The Covid-19 pandemic has led to heightened awareness of global health challenges and the importance of effective international cooperation on pandemic prevention, preparedness and response. The Government is seeking to strengthen international cooperation in the area of global health and promote equitable access to vaccines and medicines. Weak health systems and inadequate health care capacity exacerbate the impacts of health crises such as the Covid-19 pandemic. The Government will therefore continue to give priority to strengthening health systems and the training of health personnel.
The Government will continue to focus on women’s health, and will, for example, support activities to improve family planning services and access to safe abortion. Norway’s global health efforts are in line with the UN Global Strategy for Women’s, Children’s, and Adolescents’ Health (2016–2030), which seeks to end preventable deaths and promote opportunities for economic and social development.
Combating non-communicable diseases will also continue to be an important part of the Government’s global health efforts. Non-communicable diseases, including cardiovascular diseases, cancer, respiratory diseases, diabetes, and mental disorders, are the primary cause of death worldwide. A higher percentage of people under the age of 70 die from non-communicable diseases in low- and middle-income countries than in other countries.
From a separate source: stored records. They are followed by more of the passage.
$ cat src/common/mem_pkg.sv
//////////////////////////////
// Memory path package
// Bus widths and RAM geometry shared by
// the arbiters, the RAM slave and the top level
//////////////////////////////

`default_nettype none

package mem_pkg;

	// Split request/response bus
	localparam int addr_w = 32;
	localparam int data_w = 32;
	localparam int be_w = data_w / 8;	// One enable per byte lane

	// RAM slave geometry, word addressed
	localparam int ram_words = 256;
	localparam int ram_idx_w = $clog2(ram_words);

endpackage

`default_nettype wire

$ cat src/design/mem_arbiter/mem_arbiter.sv
//////////////////////////////
// Two-port round-robin arbiter
// Merges two split request/response masters
// onto one slave port. Grants are blocked
// while a read is outstanding and the
// response is steered back to its owner
//////////////////////////////

`timescale 1ns/1ps
`default_nettype none

module mem_arbiter
(
	input logic clk_i
	, input logic rst_i

	, input logic m0_req
	, input logic m0_we
	, input logic [mem_pkg::addr_w-1:0] m0_addr
	, input logic [mem_pkg::be_w-1:0] m0_be
	, input logic [mem_pkg::data_w-1:0] m0_wdata
	, output logic m0_ack
	, output logic m0_resp
	, output logic [mem_pkg::data_w-1:0] m0_rdata

	, input logic m1_req
	, input logic m1_we
	, input logic [mem_pkg::addr_w-1:0] m1_addr
	, input logic [mem_pkg::be_w-1:0] m1_be
	, input logic [mem_pkg::data_w-1:0] m1_wdata
	, output logic m1_ack
	, output logic m1_resp
	, output logic [mem_pkg::data_w-1:0] m1_rdata

	, output logic s_req
	, output logic s_we
	, output logic [mem_pkg::addr_w-1:0] s_addr
	, output logic [mem_pkg::be_w-1:0] s_be
	, output logic [mem_pkg::data_w-1:0] s_wdata
	, input logic s_ack
	, input logic s_resp
	, input logic [mem_pkg::data_w-1:0] s_rdata
);
	import mem_pkg::*;

	logic m0_rd_pend;
	logic m1_rd_pend;
	logic prio;		// Port that wins a tie, 0 after reset
	logic gnt_valid;
	logic gnt_sel;		// Index of the granted port

	// Only one read may be in flight, so any pending read freezes the grant
	always_comb
		begin
		gnt_valid = 1'b0;
		gnt_sel = 1'b0;
		if (!m0_rd_pend && !m1_rd_pend && (m0_req || m1_req))
			begin
			gnt_valid = 1'b1;
			if (prio)
				gnt_sel = m1_req;
			else
				gnt_sel = !m0_req;
			end
		end

	always_comb
		begin
		s_req = 1'b0;
		s_we = 1'b0;
		s_addr = {addr_w{1'b0}};
		s_be = {be_w{1'b0}};
		s_wdata = {data_w{1'b0}};
		if (gnt_valid)
			begin
			s_req = 1'b1;
			s_we = gnt_sel ? m1_we : m0_we;
			s_addr = gnt_sel ? m1_addr : m0_addr;
			s_be = gnt_sel ? m1_be : m0_be;
			s_wdata = gnt_sel ? m1_wdata : m0_wdata;
			end
		end

	assign m0_ack = gnt_valid && !gnt_sel && s_ack;
	assign m1_ack = gnt_valid && gnt_sel && s_ack;

	// Response goes only to the port that owns the read
	assign m0_resp = m0_rd_pend && s_resp;
	assign m1_resp = m1_rd_pend && s_resp;
	assign m0_rdata = m0_rd_pend ? s_rdata : {data_w{1'b0}};
	assign m1_rdata = m1_rd_pend ? s_rdata : {data_w{1'b0}};

	always_ff @(posedge clk_i)
		begin
		if (rst_i)
			begin
			m0_rd_pend <= 1'b0;
			m1_rd_pend <= 1'b0;
			prio <= 1'b0;
			end
		else
			begin
			if (s_resp)
				begin
				m0_rd_pend <= 1'b0;
				m1_rd_pend <= 1'b0;
				end
			if (gnt_valid && s_ack)
				begin
				prio <= !gnt_sel;	// Other port goes first next time
				if (!s_we)
					begin
					if (gnt_sel)
						m1_rd_pend <= 1'b1;
					else
						m0_rd_pend <= 1'b1;
					end
				end
			end
		end

endmodule

`default_nettype wire

$ cat config.mk
export PLATFORM = sky130hd
export DESIGN_NAME = mem_arbiter
export DESIGN_NICKNAME = d
export VERILOG_FILES = /design/src/common/mem_pkg.sv /design/src/design/mem_arbiter/mem_arbiter.sv
export SDC_FILE = /design/constraint.sdc
export NUM_CORES = 1
export LEC_CHECK = 0
export ABC_AREA = 1
export ABC_CLOCK_PERIOD_IN_PS = 3500
export BUFFER_PORTS_ARGS = -buffer_cell sky130_fd_sc_hd__buf_2
export CELL_PAD_IN_SITES_DETAIL_PLACEMENT = 1
export CELL_PAD_IN_SITES_GLOBAL_PLACEMENT = 1
export CORE_AREA = 2 2 121 123
export DETAILED_ROUTE_END_ITERATION = 7
export DIE_AREA = 0 0 123 125
export PLACE_DENSITY_LB_ADDON = 0.15
export SLEW_MARGIN = 40
export SYNTH_ARGS = -nofsm -noshare
export SYNTH_HDL_FRONTEND = slang
export SYNTH_SLANG_ARGS = --single-unit
$ cat constraint.sdc
create_clock -name clk_i -period 3.5 [get_ports clk_i]
set_input_delay 0.525 -clock clk_i [delete_from_list [all_inputs] [get_ports clk_i]]
set_output_delay 0.525 -clock clk_i [all_outputs]
set_load 0.02 [all_outputs]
Norway will give priority to efforts to reduce the risk of non-communicable diseases linked to unhealthy diet and poor nutrition, air pollution and climate change, tobacco use, and the harmful use of alcohol, while also working to strengthen primary health care services and promote universal health coverage.
In addition to the World Health Organization (WHO), Norway’s key partners include Gavi the Vaccine Alliance, the Global Fund to fight Aids, Tuberculosis and Malaria, the Coalition for Epidemic Preparedness Innovations (Cepi), and the World Bank.